[SUPPLIED DATA — start]
`src/rtl/wb_port_arbiter_if.sv`:
```
// Bundles the writeback, MDU handshake, register-file and hazard-query signals
// of the writeback port arbiter into a single interface.
interface wb_port_arbiter_if #(
  parameter int XLEN = 32
);
  logic            RegWriteW;
  logic [4:0]      rdW;
  logic [XLEN-1:0] ResultW;
  logic            mdu_valid;
  logic            mdu_ready;
  logic [4:0]      mdu_rd;
  logic [XLEN-1:0] mdu_data;
  logic            rf_we;
  logic [4:0]      rf_rd;
  logic [XLEN-1:0] rf_wd;
  logic [4:0]      rs1_q;
  logic [4:0]      rs2_q;
  logic            rs1_pending;
  logic            rs2_pending;
  logic            stall_req;

  modport master (
    output RegWriteW, rdW, ResultW, mdu_valid, mdu_rd, mdu_data, rs1_q, rs2_q,
    input  mdu_ready, rf_we, rf_rd, rf_wd, rs1_pending, rs2_pending, stall_req
  );

  modport slave (
    input  RegWriteW, rdW, ResultW, mdu_valid, mdu_rd, mdu_data, rs1_q, rs2_q,
    output mdu_ready, rf_we, rf_rd, rf_wd, rs1_pending, rs2_pending, stall_req
  );
endinterface

```
`src/rtl/wb_port_arbiter.sv`:
```
// Shares the register-file write port between the pipeline writeback stage (absolute
// priority) and a small FIFO of MDU results that drain into otherwise idle slots.
module wb_port_arbiter #(
  parameter int XLEN         = 32,
  parameter int DEPTH        = 2,
  parameter int STARVE_LIMIT = 4
) (
  input logic               clk,
  input logic               reset,
  wb_port_arbiter_if.slave  bus
);
  localparam int PW = (DEPTH > 1) ? $clog2(DEPTH) : 1;
  localparam int CW = $clog2(DEPTH) + 1;
  localparam int WW = $clog2(STARVE_LIMIT + 1);

  typedef enum logic [1:0] {IDLE, WAIT, STALL} state_t;

  state_t          state, stateNext;
  logic [WW-1:0]   waitCnt, waitCntNext;
  logic [4:0]      rdMem   [DEPTH];
  logic [XLEN-1:0] dataMem [DEPTH];
  logic [DEPTH-1:0] validBits, occBits;
  logic [PW-1:0]   headPtr, tailPtr;
  logic [CW-1:0]   count, countNext;

  logic pipeWr, headOcc, headValid, pop, blocked, ready, accept, push;
  logic rs1Hit, rs2Hit;

  assign pipeWr    = bus.RegWriteW & (bus.rdW != 5'd0);
  assign headOcc   = (count != '0);
  assign headValid = headOcc & validBits[headPtr];
  // A squashed head leaves silently even while the pipeline owns the port.
  assign pop       = headOcc & (~validBits[headPtr] | ~pipeWr);
  assign blocked   = headValid & pipeWr;
  assign ready     = (count < CW'(DEPTH));
  assign accept    = bus.mdu_valid & ready;
  assign push      = accept & (bus.mdu_rd != 5'd0);

  assign bus.mdu_ready = ready;
  assign bus.stall_req = (state == STALL);

  always_comb begin
    bus.rf_we = 1'b0;
    bus.rf_rd = 5'd0;
    bus.rf_wd = '0;
    if (pipeWr) begin
      bus.rf_we = 1'b1;
      bus.rf_rd = bus.rdW;
      bus.rf_wd = bus.ResultW;
    end else if (headValid) begin
      bus.rf_we = 1'b1;
      bus.rf_rd = rdMem[headPtr];
      bus.rf_wd = dataMem[headPtr];
    end
  end

  always_comb begin
    rs1Hit = 1'b0;
    rs2Hit = 1'b0;
    for (int i = 0; i < DEPTH; i++) begin
      if (occBits[i] && validBits[i] && rdMem[i] == bus.rs1_q) rs1Hit = 1'b1;
      if (occBits[i] && validBits[i] && rdMem[i] == bus.rs2_q) rs2Hit = 1'b1;
    end
  end

  assign bus.rs1_pending = rs1Hit & (bus.rs1_q != 5'd0);
  assign bus.rs2_pending = rs2Hit & (bus.rs2_q != 5'd0);

  always_comb begin
    countNext = count;
    if (push && !pop)      countNext = count + CW'(1);
    else if (!push && pop) countNext = count - CW'(1);
  end

  // Payload storage needs no reset; occupancy and valid bits gate every use of it.
  always_ff @(posedge clk) begin
    if (push) begin
      rdMem[tailPtr]   <= bus.mdu_rd;
      dataMem[tailPtr] <= bus.mdu_data;
    end
  end

  // Queue bookkeeping; the tail slot is never occupied when pushed, so the squash
  // loop and the push never touch the same valid bit.
  always_ff @(posedge clk or posedge reset) begin
    if (reset) begin
      headPtr   <= '0;
      tailPtr   <= '0;
      count     <= '0;
      validBits <= '0;
      occBits   <= '0;
    end else begin
      for (int i = 0; i < DEPTH; i++) begin
        if (pipeWr && occBits[i] && rdMem[i] == bus.rdW) validBits[i] <= 1'b0;
      end
      if (pop) begin
        occBits[headPtr]   <= 1'b0;
        validBits[headPtr] <= 1'b0;
        headPtr            <= headPtr + PW'(1);
      end
      if (push) begin
        occBits[tailPtr]   <= 1'b1;
        validBits[tailPtr] <= 1'b1;
        tailPtr            <= tailPtr + PW'(1);
      end
      count <= countNext;
    end
  end

  // Starvation tracking state register.
  always_ff @(posedge clk or posedge reset) begin
    if (reset) begin
      state   <= IDLE;
      waitCnt <= '0;
    end else begin
      state   <= stateNext;
      waitCnt <= waitCntNext;
    end
  end

  always_comb begin
    stateNext   = state;
    waitCntNext = waitCnt;
    case (state)
      IDLE: begin
        waitCntNext = '0;
        if (push) stateNext = WAIT;
      end
      WAIT: begin
        if (pop) begin
          waitCntNext = '0;
          if (countNext == '0) stateNext = IDLE;
        end else if (blocked) begin
          waitCntNext = waitCnt + WW'(1);
          if (waitCnt + WW'(1) >= WW'(STARVE_LIMIT)) stateNext = STALL;
        end
      end
      STALL: begin
        if (pop) begin
          waitCntNext = '0;
          stateNext   = (countNext == '0) ? IDLE : WAIT;
        end
      end
      default: begin
        stateNext   = IDLE;
        waitCntNext = '0;
      end
    endcase
  end
endmodule
```
`src/flat_wrapper.sv`:
```
// flat-port wrapper written by rule: the top's interface ports become plain ports
module wb_port_arbiter_flat 
#(
  parameter int XLEN         = 32,
  parameter int DEPTH        = 2,
  parameter int STARVE_LIMIT = 4
)
  (clk, reset, bus_RegWriteW, bus_rdW, bus_ResultW, bus_mdu_valid, bus_mdu_rd, bus_mdu_data, bus_rs1_q, bus_rs2_q, bus_mdu_ready, bus_rf_we, bus_rf_rd, bus_rf_wd, bus_rs1_pending, bus_rs2_pending, bus_stall_req);
  wb_port_arbiter_if #(.XLEN(XLEN)) bus_i ();
  input logic clk;
  input logic reset;
  input wire logic [$bits(bus_i.RegWriteW)-1:0] bus_RegWriteW;
  input wire logic [$bits(bus_i.rdW)-1:0] bus_rdW;
  input wire logic [$bits(bus_i.ResultW)-1:0] bus_ResultW;
  input wire logic [$bits(bus_i.mdu_valid)-1:0] bus_mdu_valid;
  input wire logic [$bits(bus_i.mdu_rd)-1:0] bus_mdu_rd;
  input wire logic [$bits(bus_i.mdu_data)-1:0] bus_mdu_data;
  input wire logic [$bits(bus_i.rs1_q)-1:0] bus_rs1_q;
  input wire logic [$bits(bus_i.rs2_q)-1:0] bus_rs2_q;
  output wire logic [$bits(bus_i.mdu_ready)-1:0] bus_mdu_ready;
  output wire logic [$bits(bus_i.rf_we)-1:0] bus_rf_we;
  output wire logic [$bits(bus_i.rf_rd)-1:0] bus_rf_rd;
  output wire logic [$bits(bus_i.rf_wd)-1:0] bus_rf_wd;
  output wire logic [$bits(bus_i.rs1_pending)-1:0] bus_rs1_pending;
  output wire logic [$bits(bus_i.rs2_pending)-1:0] bus_rs2_pending;
  output wire logic [$bits(bus_i.stall_req)-1:0] bus_stall_req;
  assign bus_i.RegWriteW = bus_RegWriteW;
  assign bus_i.rdW = bus_rdW;
  assign bus_i.ResultW = bus_ResultW;
  assign bus_i.mdu_valid = bus_mdu_valid;
  assign bus_i.mdu_rd = bus_mdu_rd;
  assign bus_i.mdu_data = bus_mdu_data;
  assign bus_i.rs1_q = bus_rs1_q;
  assign bus_i.rs2_q = bus_rs2_q;
  assign bus_mdu_ready = bus_i.mdu_ready;
  assign bus_rf_we = bus_i.rf_we;
  assign bus_rf_rd = bus_i.rf_rd;
  assign bus_rf_wd = bus_i.rf_wd;
  assign bus_rs1_pending = bus_i.rs1_pending;
  assign bus_rs2_pending = bus_i.rs2_pending;
  assign bus_stall_req = bus_i.stall_req;
  wb_port_arbiter #(.XLEN(XLEN), .DEPTH(DEPTH), .STARVE_LIMIT(STARVE_LIMIT)) u_core (.clk(clk), .reset(reset), .bus(bus_i));
endmodule
```
`config.mk`:
```
export PLATFORM = sky130hd
export DESIGN_NAME = wb_port_arbiter_flat
export DESIGN_NICKNAME = d
export VERILOG_FILES = /design/src/rtl/wb_port_arbiter_if.sv /design/src/rtl/wb_port_arbiter.sv /design/src/flat_wrapper.sv
export SDC_FILE = /design/constraint.sdc
export NUM_CORES = 1
export LEC_CHECK = 0
export CORE_AREA = 10 10 105 107
export DETAILED_ROUTE_END_ITERATION = 8
export DIE_AREA = 0 0 115 117
export PLACE_DENSITY = 0.94
export SYNTH_ARGS = -nofsm -noshare
export SYNTH_HDL_FRONTEND = slang
export SYNTH_SLANG_ARGS = --single-unit
```
`constraint.sdc`:
```
create_clock -name clk -period 4.5 [get_ports clk]
set_input_delay 0.9 -clock clk [delete_from_list [all_inputs] [get_ports clk]]
set_output_delay 0.9 -clock clk [all_outputs]
set_load 0.03 [all_outputs]
```
==> PnR_summary.wiki <==
{| class="wikitable"
! Metric !! Value
|-
| Arrival time at the worst endpoint || 3.40 ns
|-
| Final setup violation count || 0
|-
| Via Count || 3154
|-
| Relative slew slack || 0.350
|-
| Share of total power in sequential cells || 0.383
|-
| Detail Placement HPWL || 8.63 mm
|-
| Max rail drop VDD || 0.240 mV
|-
| Cell count after synthesis || 329
|-
| Area of all placed cells without fillers || 0.00608 mm²
|-
| Sw frac || 0.372
|-
| Register clock-pin slew on the reported worst setup and hold paths || 0.08 ns
|-
| Number of buffers added on ports || 129
|-
| Die area || 0.0135 mm²
|-
| Number of enable-type register cells in the synthesized netlist || 74
|-
| Crit Path Category || input pin to output pin
|-
| Power density over the cells || 494 mW/mm²
|-
| Power share of the combinational group || 0.421
|-
| Slew at the pin closest to its max-slew limit || 0.975 ns
|-
| Synthesized area divided by synthesized cell count || 13.5 µm²
|-
| Number of endpoints with negative hold slack in the final report || 0
|-
| Clock tree root driver cell || sky130_fd_sc_hd__clkbuf_8
|-
| Layout cells sized above 1 || 0.164
|-
| Category of the worst setup path launch point || input pin
|-
| Run status || finished clean
|-
| GRT overflow || 0
|-
| Cell leakage power || 0.00224 µW
|-
| Top-area cell type share of the netlist area || 0.502
|-
| H-tree levels || 3
|-
| Maximum number of pins on one net before global-route repair || 45
|-
| Wire length of the first global-routing pass || 17.6 mm
|-
| Number of nets with antenna violations after detailed routing || 0
|-
| Worst reg-to-reg setup slack || 2.25 ns
|-
| Proportion of power drawn by the clock network || 0.196
|-
| Sink of the worst hold path || u_core.waitCnt[1]$_DFFE_PP0P_
|-
| Endpoint class of the critical path || output pin
|-
| Post-route DRC || 0
|-
| Number of buffers inserted during clock tree synthesis || 9
|-
| Die Span Y || 117 µm
|-
| Net switching power || 1120 µW
|-
| Critical hold path startpoint || u_core.waitCnt[1]$_DFFE_PP0P_
|-
| Worst reg2reg path depth || 3
|-
| Share of the clock period used by the worst path after layout || 0.955
|-
| Synth warnings || 0
|-
| Type of the tightest min-delay check || flop to flop
|-
| Max-cap violations || 0
|-
| Setup TNS || 0 ns
|-
| Unrepaired setup endpoints after global routing || no
|-
| Post-synth top area cell || sky130_fd_sc_hd__edfxtp_1
|-
| Die span in x || 115 µm
|-
| Count of nets after finishing || 548
|-
| CTS tree || done
|-
| Post-CTS Setup Bufs || 0
|-
| FMAX || 0.233 GHz
|-
| Mapped cell area || 0.00443 mm²
|-
| Critical path peak fanout || 44
|-
| Total number of clock tree sinks || 87
|-
| Time the final worst path needs with I/O delays and setup || 4.30 ns
|-
| Critical R2R Capture || u_core.dataMem[1][0]$_DFFE_PP_
|-
| Share of async-settable or async-resettable flops after synthesis || 0.149
|-
| Clock latency at the later pin of the worst-skew pair || 0.34 ns
|-
| Cell area after placement || 0.00586 mm²
|-
| Final slew viol count || 0
|-
| Starting DRT DRC Count || 174
|-
| Synthesized Nets || 419
|-
| Bufs on Longest Clock Path || 2
|-
| Global routing usage summed across all routing layers || 0.164
|-
| GPL Wtd Cong || 0.863
|-
| Synth-to-Final Area Change || 37.2%
|-
| Clock Skews || 0.0105 ns
|-
| Seq cells post-synth || 87
|-
| Utilization after layout || 0.674
|-
| Synth Flop Type || sky130_fd_sc_hd__edfxtp_1
|-
| Worst reg2reg startpoint || u_core.count[1]$_DFF_PP0_
|-
| Internal power || 1890 µW
|-
| Vias per cell || 5.49
|-
| Hold-fix buffers, CTS || 0
|-
| Initial antenna violation count || 0
|-
| First-pass DRT Iterations || 4
|-
| Total length of routed wires || 11.4 mm
|-
| Share of the yosys chip area belonging to registers || 0.575
|-
| Endpoint required time on the critical path || 3.60 ns
|-
| Hold path depth || 2
|-
| I/O pin count || 130
|-
| Biggest area contributors in the synthesized netlist || sky130_fd_sc_hd__edfxtp_1, sky130_fd_sc_hd__o31ai_2, sky130_fd_sc_hd__mux2i_1
|-
| Post-DR wirelength/cell || 19.9 µm
|-
| N_diodes || 0
|-
| Rows || 35
|-
| Number of different library cells in the post-synthesis netlist || 43
|-
| Starting density of the core || 0.491
|-
| Number of global-route vias before repair || 3423
|-
| Standard cell core area || 0.00902 mm²
|-
| Post-cts sizing count || 0
|-
| Total chip power || 3000 µW
|}
-- flip-flops by register name, indices dropped and copies added (netlist names) --
| name | flops |
|---|---|
| u_core.headPtr | 1 |
| u_core.rdMem | 10 |
| u_core.tailPtr | 1 |
| u_core.validBits | 2 |
| u_core.state | 2 |
| u_core.occBits | 2 |
| u_core.dataMem | 64 |
| u_core.waitCnt | 3 |
| u_core.count | 2 |
-- metrics by stage --
| step | std cells | worst slack (ns) | hold slack [ns] |
|---|---|---|---|
| after global routing | 574 | 0.111 | 0.591 |
| after CTS | 574 | 0.215 | 0.573 |
| after global placement | 558 | 0.268 | 0.534 |
| final | 574 | 0.201 | 0.583 |
| after floorplan | 329 | 1.14 | 0.493 |
| after detailed placement | 558 | 0.214 | 0.559 |
-- layout by cell type, fill, tap and decap left out, drive strengths merged, types with 3 or more instances in the layout --
cell type,n
a21oi,6
buf,12
clkbuf,9
clkdlybuf4s50,124
clkinv,3
dfrtp,13
edfxtp,74
inv,11
mux2i,37
nand2,43
nand4,6
nor2,8
nor4,5
o22ai,4
o31ai,37
or4,3
xnor2,11
xor2,25
-- power by group through the flow --
stage | logic [µW] | clock network [µW] | registers [µW]
floorplan | 867 | 0 | 1130
global placement | 1240 | 0 | 1150
detailed placement | 1280 | 0 | 1170
CTS | 1280 | 600 | 1150
global route | 1360 | 633 | 1160
finish | 1260 | 587 | 1150
-- worst max path at each step --
stage	from	endpoint	slack [ns]	cells past startpoint
2_1_floorplan	bus_rdW[1]	bus_rf_wd[10]	1.14	5
3_3_place_gp	bus_rdW[1]	bus_rf_wd[26]	0.27	6
3_5_place_dp	bus_rdW[1]	bus_rf_wd[14]	0.21	6
4_1_cts	bus_rdW[1]	bus_rf_wd[14]	0.22	6
5_1_grt	bus_rdW[3]	bus_rf_wd[14]	0.11	6
6_report	bus_rdW[1]	bus_rf_wd[14]	0.20	6
-- synthesized netlist by cell type (3+ instances only) --
cell type	instances
sky130_fd_sc_hd__a21oi_1	5
sky130_fd_sc_hd__clkbuf_1	6
sky130_fd_sc_hd__nand2_1	43
sky130_fd_sc_hd__o31ai_2	37
sky130_fd_sc_hd__nor4_1	5
sky130_fd_sc_hd__dfrtp_1	13
sky130_fd_sc_hd__xnor2_1	11
sky130_fd_sc_hd__inv_1	9
sky130_fd_sc_hd__nand4_1	6
sky130_fd_sc_hd__mux2i_1	37
sky130_fd_sc_hd__o22ai_1	4
sky130_fd_sc_hd__nor2_1	8
sky130_fd_sc_hd__buf_2	4
sky130_fd_sc_hd__buf_1	3
sky130_fd_sc_hd__edfxtp_1	74
sky130_fd_sc_hd__xor2_1	25
sky130_fd_sc_hd__buf_6	5
-- metal layers --
metal,vias to the layer above,share of wire,GRT usage
met1,1523,0.36,0.175
met2,117,0.55,0.304
met4,0,0.014,0.0627
met5,-,0,0
met3,10,0.073,0.0418
li1,1504,-,-
-- area by class of cell --
type                       count  area, µm²
inverter                       9       33.8
sequential                    87       2550
clock inverter                 7       95.1
fill                         671       2940
clock buffer                   9        124
multi-input combinational    215       1760
tap                          111        139
timing repair buffer         136       1380
-- worst max-delay path: stages --
cell	delay, ns
sky130_fd_sc_hd__clkdlybuf4s50_1	0.46
sky130_fd_sc_hd__or4_4	0.58
sky130_fd_sc_hd__o21a_4	0.23
sky130_fd_sc_hd__buf_12	0.18
sky130_fd_sc_hd__o31ai_2	0.30
sky130_fd_sc_hd__clkdlybuf4s50_1	0.72
-- cells by family (layout without fill, tap and decap cells) --
| family | after synthesis | in the layout | synth area share |
|---|---|---|---|
| mux | 38 | 38 | 0.0862 |
| compound gates | 63 | 63 | 0.149 |
| flops | 87 | 87 | 0.575 |
| simple gates | 76 | 76 | 0.0802 |
| xor+xnor | 36 | 36 | 0.0712 |
| fa+ha+maj | 2 | 2 | 0.00565 |
| buf+inv | 27 | 161 | 0.0325 |
(Power assumes the default switching activity.)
[SUPPLIED DATA — finish]
_TRY IT_:
An exact repeat of the lines from the one containing "76 | 0.0802 |" through the final line of the entries is the whole answer.

_REPLY_:
| simple gates | 76 | 76 | 0.0802 |
| xor+xnor | 36 | 36 | 0.0712 |
| fa+ha+maj | 2 | 2 | 0.00565 |
| buf+inv | 27 | 161 | 0.0325 |
(Power assumes the default switching activity.)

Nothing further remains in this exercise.